This is an optimization exercise on Yosys and OpenROAD, whose aim is small area, a short achievable clock period and few clock cycles, not a production implementation. Function was checked by simulation only, so behaviour that the tests miss may differ from the original.

red:
Design vbc_block_decoder, start of the top module:
module vbc_block_decoder (
    input  wire        clk,
    input  wire        rst,           
    input  wire        in_valid,
    output wire        in_ready,
    input  wire [31:0] in_data,       
    input  wire [4:0]  in_w,          
    output reg         out_valid,
    output wire [15:0] out_sample,    
    output reg         out_last       
);
    reg [31:0] slot0, slot1;
    reg        wp;            
    reg [1:0]  cnt;           
    reg [5:0]  ptr;
    reg [4:0]  w_in;          
    assign in_ready = !cnt[1];
    wire accept = in_valid && !cnt[1];
    reg        hdr;           
    reg        raw;
    reg [1:0]  pred;
    reg [4:0]  w;
    reg [17:0] ab;            
    reg        ua;
    reg [7:0]  idx;           
    reg [3:0]  idle;          
    reg [16:0] u2;            
    reg        v2;
    reg [15:0] hist [0:15];
    assign out_sample = hist[0];
    reg  [15:0] wmask;        
    integer wi;
    always @(*)
        for (wi = 0; wi < 16; wi = wi + 1)
            wmask[wi] = w > wi;
    wire [17:0] ub = ua ? {2'b0, u2[15:0]} : 18'd0;
    wire [17:0] cg [0:5];     
    wire [17:0] cp [0:5];
    assign cg[0] = ab & ub;
    assign cp[0] = ab ^ ub;
    genvar gl, gi;
    generate
        for (gl = 0; gl < 5; gl = gl + 1) begin : pfx
            for (gi = 0; gi < 18; gi = gi + 1) begin : bit_
                if (gi >= (1 << gl)) begin : comb
                    assign cg[gl+1][gi] = cg[gl][gi] | (cp[gl][gi] & cg[gl][gi - (1 << gl)]);
                    assign cp[gl+1][gi] = cp[gl][gi] & cp[gl][gi - (1 << gl)];
                end else begin : pass
                    assign cg[gl+1][gi] = cg[gl][gi];
                    assign cp[gl+1][gi] = cp[gl][gi];
                end
            end
        end
    endgenerate
    wire [17:0] carry = {cg[5][16:0], 1'b0};      
    wire [17:0] a     = cp[0] ^ carry;
    wire [17:0] hi    = ab | ub;
    reg  [15:0] kt;
    integer j;
    always @(*) begin
        kt[0] = 1'b1;
        for (j = 1; j < 16; j = j + 1)
            kt[j] = wmask[j] && (((hi >> (j + 2)) != 18'd0) || carry[j + 2]);
    end
    reg  [3:0] k;
    always @(*) begin
        k = 4'd0;
  ...
clock: 10.0 ns
lec_check: 0
abc_area: 1
cap_margin: 20
core_margin: 2
core_utilization: 40
cts_cluster_diameter: 100
cts_cluster_size: 25
gpl_routability_driven: 0
setup_slack_margin: 4.25
slew_margin: 20
run.sh (not shown) runs the stock make flow with config.mk's settings and CLKGATE_MAP_FILE= SYNTH_SCRIPT=/design/flow/synth_recipe.tcl, a recipe that flattens the netlist after the stock synthesis.
Testbench counts of red, summed over its fixed seeds: cycles 98,969.
### red -> blue
Settings: removing GPL_ROUTABILITY_DRIVEN (formerly 0); changing SETUP_SLACK_MARGIN from 4.25 to 4.1.
==> notes.md <==
- The critical path's slowest cell comes out dfxtp_4 in one run and edfxtp_1 in the other, namely in red and blue respectively.
- Area growth from synthesis to layout in blue vs red: down 1.1 points
- On clock slew at the register clock pins of the worst setup and hold paths, red tracks blue almost exactly.
- Register-to-register slack came out lower on blue than on red.
> inputs changed (blue -> green)
Settings: SETUP_SLACK_MARGIN changed from 4.1 to 4.25; GPL_TIMING_DRIVEN newly set to 0.
### Flow results
- [compare] base=blue new=green: area after synthesis comparable, detailed-route wire length now larger, count of clock-buffer cells in the layout now larger.
The inputs of orange differ from those of green as listed below.
Settings: PLACE_DENSITY now 0.65, previously not set; GPL_TIMING_DRIVEN no longer set, was 0; CORE_UTILIZATION now 48, was 40.
==> notes.md <==
Compared with green, orange degrades worst hold slack.
The lower die outline area came out of orange.
orange vs green — total met3 wirelength after detailed routing climbed by more than 10%
On data arrival time of the worst path, the higher figure sits with green, not orange.
Taking green as the reference, in orange final-stage net count decreased 2.4%, combined area of the multi-input logic cells -1.9%.
Lower per-cell routed wire length goes to orange over green.
green → orange: met3 demand-to-capacity share in global routing roughly the same; sequential portion of the cell area increased 1.3 points.
orange ended up with cnt[0] as its critical path capture point; green ended up with ab[7].


Setup of exp/tundra:
Starting RTL as in the previous note.
## vbc_block_decoder
module vbc_block_decoder (
    input  wire        clk,
    input  wire        rst,           
    input  wire        in_valid,
    output wire        in_ready,
    input  wire [31:0] in_data,       
    input  wire [4:0]  in_w,          
    output reg         out_valid,
    output wire [15:0] out_sample,    
    output reg         out_last       
);
    reg [31:0] slot0, slot1;
    reg        wp;            
    reg [1:0]  cnt;           
    reg [5:0]  ptr;
    reg [4:0]  w_in;          
    assign in_ready = !cnt[1];
    wire accept = in_valid && !cnt[1];
    reg        hdr;           
    reg        raw;
    reg [1:0]  pred;
    reg [4:0]  w;
    reg [17:0] ab;            
    reg        ua;
    reg [7:0]  idx;           
    reg [3:0]  idle;          
    reg [16:0] u2;            
    reg        v2;
    reg [15:0] hist [0:15];
    assign out_sample = hist[0];
    reg  [15:0] wmask;        
    integer wi;
    always @(*)
        for (wi = 0; wi < 16; wi = wi + 1)
            wmask[wi] = w > wi;
    wire [17:0] ub = ua ? {2'b0, u2[15:0]} : 18'd0;
    wire [17:0] cg [0:5];     
    wire [17:0] cp [0:5];
    assign cg[0] = ab & ub;
    assign cp[0] = ab ^ ub;
  ...
Settings: LEC_CHECK=0, ABC_AREA=1, CAP_MARGIN=20, CORE_MARGIN=2, CORE_UTILIZATION=40, CTS_CLUSTER_DIAMETER=100, CTS_CLUSTER_SIZE=25, SETUP_SLACK_MARGIN=4.75, SLEW_MARGIN=20; clock period 10.0 ns.
exp/tundra completed every stage of the flow, and the final layout passed the timing, design-rule and antenna checks.
Testbench counts of exp/tundra, summed over its fixed seeds: cycles 98,969.
### exp/tundra -> exp/raven
Settings: setting CTS_BUF_LIST to sky130_fd_sc_hd__clkbuf_8 sky130_fd_sc_hd__clkbuf_16 for the first time; changing SETUP_SLACK_MARGIN from 4.75 to 4.25.
[summary]
exp/raven: full flow OK, the timing, design-rule and antenna checks passed. There was hardly any difference in worst hold slack between exp/tundra and exp/raven. Between exp/raven and exp/tundra, number of nets in the finished design is higher for exp/tundra, exp/raven comes in under that. exp/raven against exp/tundra; overall routed net length is down by a few percent.
Inputs modified between exp/raven and exp/juniper:
Settings: SETUP_SLACK_MARGIN: 4.25 -> 4.0; PLACE_DENSITY: unset -> 0.5; CTS_BUF_LIST: sky130_fd_sc_hd__clkbuf_8 sky130_fd_sc_hd__clkbuf_16 -> unset.
## What came out
exp/juniper against exp/raven: worst clock skew on the final layout has remained practically unchanged; final setup slack of the worst path has decreased. Worst hold slack in exp/juniper is 0.017 ns lower than in exp/raven. Final weighted congestion in routability-driven placement, exp/juniper vs exp/raven: down by a few percent.
Relative to exp/juniper, the following input files were edited for exp/garnet:
Settings: clearing PLACE_DENSITY, which used to be 0.5.
==> flow/flow/run.sh (new file) <==
#!/bin/bash
# The standard layout (standard.sh), with one change: ABC's area script
# (ABC_AREA 1) maps the logic with a stronger script (fraig, scorr, dc2,
# dch -f and the &nf mapper) in place of ORFS's dch and map -B 0.9.
# Everything else is ORFS's own scripts, through a folder of links to them.
set -e
here=$(pwd)
mkdir -p "$here/scripts"
for f in "$FLOW_HOME"/scripts/*; do
    ln -sf "$f" "$here/scripts/$(basename "$f")"
done
rm -f "$here/scripts/abc_area.script"
cp "$here/flow/abc_area.script" "$here/scripts/abc_area.script"
export SCRIPTS_DIR="$here/scripts"
bash standard.sh > "$here/standard.log" 2>&1
==> flow/flow/abc_area.script (new file) <==
strash
&get -n
&fraig -x
&put
dc2
strash
&get -n
&dch -f
&nf
&put
buffer -c
topo
stime -c
upsize -c
dnsize -c
==> flow/standard.sh (new file) <==
#!/bin/bash
# synth_recipe.tcl (not shown) runs the flow's synth.tcl, then flattens the netlist and writes it again
# the make line also repeats each setting of config.mk as NAME=value (left out here)
make -C /OpenROAD-flow-scripts/flow DESIGN_CONFIG=/design/flow/config.mk WORK_HOME=/design/flow/orfs CLKGATE_MAP_FILE= SYNTH_SCRIPT=/design/flow/synth_recipe.tcl "${@:-finish}"
removed: flow/run.sh
Notes after the runs:
- exp/garnet ended with every stage complete and zero timing, DRC or antenna violations.
- Peak clock frequency supported by timing is lower on exp/garnet
- From exp/juniper to exp/garnet the numbers moved as follows: met2 global-route usage lower, global-route wire length before repair lower, first-iteration DRC count lower.
- exp/juniper → exp/garnet: number of filler instances in the final layout saw a decrease, critical path depth saw an increase, number of antenna repair diodes saw little to no change, clock period minus worst slack saw an increase, area added between synthesis and finish saw an increase.


vbc_block_decoder again, from the RTL that the note above started with.
==> flow/config.mk <==
export PLATFORM = sky130hd
export DESIGN_NAME = vbc_block_decoder
export DESIGN_NICKNAME = vbc_block_decoder
export VERILOG_FILES = /design/flow/design.v
export SDC_FILE = /design/flow/constraint.sdc
export NUM_CORES = 4
export LEC_CHECK = 0
export ABC_AREA = 1
export CAP_MARGIN = 20
export CORE_MARGIN = 2
export CORE_UTILIZATION = 40
export CTS_CLUSTER_DIAMETER = 100
export CTS_CLUSTER_SIZE = 30
export SETUP_SLACK_MARGIN = 4.25
export SLEW_MARGIN = 20
==> flow/constraint.sdc <==
create_clock -name core_clock -period 10.0 [get_ports {clk}]
set_input_delay 2.0000 -clock core_clock [delete_from_list [all_inputs] [get_ports {clk}]]
set_output_delay 2.0000 -clock core_clock [all_outputs]
set_load 0.01 [all_outputs]
Stock flow here: none of the scripts above is used.
Testbench counts at the start, summed over its fixed seeds: cycles 98,969.
Rerun with:
Settings changed: CORE_UTILIZATION 40 to 35, CTS_CLUSTER_SIZE 30 to 25.
Effect: Worst setup slack gets worse by 0.060 ns. Die area came out higher by 14%. Final cell count came out higher by 3.6%. Wire length came out higher by 1.1%.


run 1:
The RTL this note starts from:
==> flow/design.v <==
module vbc_block_decoder (
    input  wire        clk,
    input  wire        rst,           
    input  wire        in_valid,
    output wire        in_ready,
    input  wire [31:0] in_data,       
    input  wire [4:0]  in_w,          
    output reg         out_valid,
    output wire [15:0] out_sample,    
    output reg         out_last       
);
    reg [31:0] slot0, slot1;
    reg        wp;            
    reg [1:0]  cnt;           
    reg [5:0]  ptr;
    reg [4:0]  w_in;          
    assign in_ready = !cnt[1];
    wire accept = in_valid && !cnt[1];
    reg        hdr;           
    reg        raw;
    reg [1:0]  pred;
    reg [4:0]  w;
    reg [17:0] ab;            
    reg        ua;
    reg [7:0]  idx;           
    reg [3:0]  idle;          
    reg [16:0] u2;            
    reg        v2;
    reg [15:0] hist [0:15];
    assign out_sample = hist[0];
    reg  [15:0] wmask;        
    integer wi;
    always @(*)
        for (wi = 0; wi < 16; wi = wi + 1)
            wmask[wi] = w > wi;
    wire [17:0] ub = ua ? {2'b0, u2[15:0]} : 18'd0;
    wire [17:0] cg [0:5];     
    wire [17:0] cp [0:5];
    assign cg[0] = ab & ub;
    assign cp[0] = ab ^ ub;
    genvar gl, gi;
    generate
        for (gl = 0; gl < 5; gl = gl + 1) begin : pfx
            for (gi = 0; gi < 18; gi = gi + 1) begin : bit_
                if (gi >= (1 << gl)) begin : comb
                    assign cg[gl+1][gi] = cg[gl][gi] | (cp[gl][gi] & cg[gl][gi - (1 << gl)]);
                    assign cp[gl+1][gi] = cp[gl][gi] & cp[gl][gi - (1 << gl)];
                end else begin : pass
                    assign cg[gl+1][gi] = cg[gl][gi];
                    assign cp[gl+1][gi] = cp[gl][gi];
                end
            end
        end
    endgenerate
    wire [17:0] carry = {cg[5][16:0], 1'b0};      
    wire [17:0] a     = cp[0] ^ carry;
    wire [17:0] hi    = ab | ub;
    reg  [15:0] kt;
    integer j;
    always @(*) begin
        kt[0] = 1'b1;
        for (j = 1; j < 16; j = j + 1)
            kt[j] = wmask[j] && (((hi >> (j + 2)) != 18'd0) || carry[j + 2]);
    end
    reg  [3:0] k;
    always @(*) begin
        k = 4'd0;
        for (j = 1; j < 16; j = j + 1)
            if (kt[j]) k = j;
    end
    wire [15:0] kmask = {1'b0, kt[15:1]};
    wire [31:0] wd0 = ptr[5] ? slot1 : slot0;
    wire [62:0] sh0 = ptr[5] ? {slot0[30:0], slot1} : {slot1[30:0], slot0};
    wire [46:0] sh1 = ptr[4] ? sh0[62:16] : sh0[46:0];
    wire [38:0] sh2 = ptr[3] ? sh1[46:8]  : sh1[38:0];
    wire [34:0] sh3 = ptr[2] ? sh2[38:4]  : sh2[34:0];
    wire [32:0] sh4 = ptr[1] ? sh3[34:2]  : sh3[32:0];
    wire [31:0] S   = ptr[0] ? sh4[32:1]  : sh4[31:0];
    reg  [4:0]  q;
    integer m;
    always @(*) begin
        q = 5'd16;
        for (m = 15; m >= 0; m = m - 1)
            if (!S[m]) q = m;
    end
    wire esc = q[4];
    wire [23:0] r1  = q[3] ? {1'b0, S[31:9]} : S[24:1];
    wire [19:0] r2  = q[2] ? r1[23:4]  : r1[19:0];
    wire [17:0] r3  = q[1] ? r2[19:2]  : r2[17:0];
    wire [15:0] rem = q[0] ? r3[16:1]  : r3[15:0];
    wire [4:0]  qk1 = k[0] ? {q[3:0], 1'b0} : {1'b0, q[3:0]};
    wire [6:0]  qk2 = k[1] ? {qk1, 2'b0}    : {2'b0, qk1};
    wire [10:0] qk3 = k[2] ? {qk2, 4'b0}    : {4'b0, qk2};
    wire [15:0] qk  = k[3] ? {qk3[7:0], 8'b0} : {5'b0, qk3};
    reg  [16:0] u;
    always @(*) begin
        if (raw)      u = {S[15:0] & wmask, 1'b0};
        else if (esc) u = {1'b0, S[31:16] & wmask};
        else          u = {1'b0, qk | (rem & kmask)};
    end
    wire [5:0]  pos_raw = {1'b0, ptr[4:0]} + {1'b0, w};
    wire [5:0]  pos_esc = pos_raw + 6'd16;
    wire [5:0]  xq      = {1'b0, ptr[4:0]} + {2'b0, q[3:0]};
    wire [5:0]  pos_cod = xq + {2'b0, k} + 6'd1;
    wire [5:0]  end_pos = raw ? pos_raw : esc ? pos_esc : pos_cod;
    reg  [47:0] W;
    integer n;
    always @(*)
        for (n = 0; n < 48; n = n + 1)
            W[n] = (n >= 32) ? 1'b1 : (n >= 17) ? kt[(32 - n) & 15] : 1'b0;
    wire [47:0] Wp      = {1'b1, W[47:1]};
    wire        strad_c = W[xq];
    wire        end5_c  = Wp[xq];
    wire        strad   = raw ? pos_raw > 6'd32 : esc ? pos_esc > 6'd32 : strad_c;
    wire        end5    = raw ? pos_raw[5]      : esc ? pos_esc[5]      : end5_c;
    wire        go      = !hdr && cnt != 2'd0 && (cnt[1] || !strad) && (idx == 8'd0 || idle == 4'd0);
    wire        last    = (idx == 8'd255);
    wire        hgo     = hdr && cnt != 2'd0;
    wire [1:0]  npop    = hgo ? 2'd1 : !go ? 2'd0 : last ? {strad, !strad} : {1'b0, end5};
    wire [1:0]  cnt_a   = cnt + {1'b0, accept};
    wire [1:0]  cnt_a1  = cnt_a - 2'd1;
    wire [1:0]  cnt_n   = npop[1] ? 2'd0 : npop[0] ? cnt_a1 : cnt_a;
    wire        upd     = go && !raw;
    wire [17:0] a_dec   = a - {2'b0, a[17:2]};
    wire [17:0] ab_n    = upd ? a_dec : a;
    always @(posedge clk) begin
        if (rst) begin
            cnt <= 2'd0;
            wp  <= 1'b0;
            ptr <= 6'd0;
            hdr <= 1'b1;
            idx <= 8'd0;
            v2  <= 1'b0;
            out_valid <= 1'b0;
        end else begin
            cnt <= cnt_n;
            wp  <= wp ^ accept;
            if (hgo || (go && last))
                ptr <= {ptr[5] ^ npop[0], 5'd0};
            else if (go)
                ptr <= {ptr[5] ^ end5, end_pos[4:0]};
            if (hdr) begin
                if (cnt != 2'd0) begin
                    hdr  <= 1'b0;
                    w    <= w_in;
                    pred <= wd0[1:0];
                    raw  <= wd0[6];
                end
            end else if (go) begin
                idx <= idx + 8'd1;
                if (last) hdr <= 1'b1;
            end
            v2 <= go;
            out_valid <= v2;
        end
        if (accept) w_in <= in_w;
        if (accept && !wp) slot0 <= in_data;
        if (accept &&  wp) slot1 <= in_data;
        if (hdr) begin
            ab <= 18'd4 << wd0[5:2];
            ua <= 1'b0;
        end else begin
            ab <= ab_n;
            ua <= upd;
        end
        idle     <= go ? 4'd0 : idle + 4'd1;
        u2       <= u;
        out_last <= (idx == 8'd0);
    end
    wire        first = (idx == 8'd1);
    wire        x0    = (idx[3:0] == 4'd1);
    wire        y0    = (idx[7:4] == 4'd0 && idx[3:0] != 4'd0) || (idx == 8'd16);
    wire        coded = !first && !raw;
    wire        use0  = coded && (pred == 2'd1 ? !x0 : pred == 2'd2 &&  y0);
    wire        use15 = coded && (pred == 2'd1 ?  x0 : pred == 2'd2 && !y0);
    wire [15:0] p     = (hist[0] & {16{use0}}) | (hist[15] & {16{use15}});
    wire [15:0] r = u2[16:1] ^ {16{u2[0]}};
    wire [15:0] s = (p + r) & wmask;
    integer h;
    always @(posedge clk) begin
        hist[0] <= v2 ? s : hist[15];
        for (h = 1; h < 16; h = h + 1) hist[h] <= hist[h-1];
    end
endmodule
Settings: LEC_CHECK=0, ABC_AREA=1, CAP_MARGIN=20, CORE_MARGIN=2, CORE_UTILIZATION=40, CTS_CLUSTER_DIAMETER=100, CTS_CLUSTER_SIZE=25, SETUP_SLACK_MARGIN=4.4, SLEW_MARGIN=20; clock period 10.0 ns.
Testbench counts of run 1, summed over its fixed seeds: cycles 98,969.
Modified inputs, run 2 compared to run 1
diff --git a/flow/config.mk b/flow/config.mk
--- a/flow/config.mk
+++ b/flow/config.mk
@@ -10,6 +10,7 @@
 export CORE_MARGIN = 2
 export CORE_UTILIZATION = 40
-export CTS_CLUSTER_DIAMETER = 100
-export CTS_CLUSTER_SIZE = 25
-export SETUP_SLACK_MARGIN = 4.4
+export CTS_BUF_LIST = sky130_fd_sc_hd__clkbuf_8
+export CTS_CLUSTER_DIAMETER = 60
+export CTS_CLUSTER_SIZE = 15
+export SETUP_SLACK_MARGIN = 4.25
 export SLEW_MARGIN = 20
==> comparison <==
Looking at destination of the critical timing path, the ab[13]$_DFF_P_ result is from run 1; the ab[12]$_DFF_P_ one comes from run 2.
Compared to run 1, run 2 shows a narrower setup margin.
Of run 2 and run 1, it is run 2 that has the lower number of buffers inserted to repair setup after CTS.
Looking at clock network area share, run 2 sits above run 1.
In terms of instance count of the mapped netlist, run 2 and run 1 differ only marginally.
Setup changes, run 2 to run 3
diff --git a/flow/config.mk b/flow/config.mk
--- a/flow/config.mk
+++ b/flow/config.mk
@@ -10,7 +10,6 @@
 export CORE_MARGIN = 2
 export CORE_UTILIZATION = 40
-export CTS_BUF_LIST = sky130_fd_sc_hd__clkbuf_8
-export CTS_CLUSTER_DIAMETER = 60
-export CTS_CLUSTER_SIZE = 15
-export SETUP_SLACK_MARGIN = 4.25
+export CTS_CLUSTER_DIAMETER = 100
+export CTS_CLUSTER_SIZE = 20
+export SETUP_SLACK_MARGIN = 4.0
 export SLEW_MARGIN = 20
Notes after the runs:
As of run 3, logic depth of the worst register-to-register path had fallen by more than a quarter compared to run 2. The run showing the smaller via count is run 3. ~same clock transition at the registers of the reported paths in run 3 and run 2. Looking at termination of the worst setup path, the ptr[4]$_SDFFE_PP0P_ result is from run 3; the ab[12]$_DFF_P_ one comes from run 2.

═══

[Requirement] Tally up the lines above containing "share"; the number is the full answer.

[Exercise solution] 2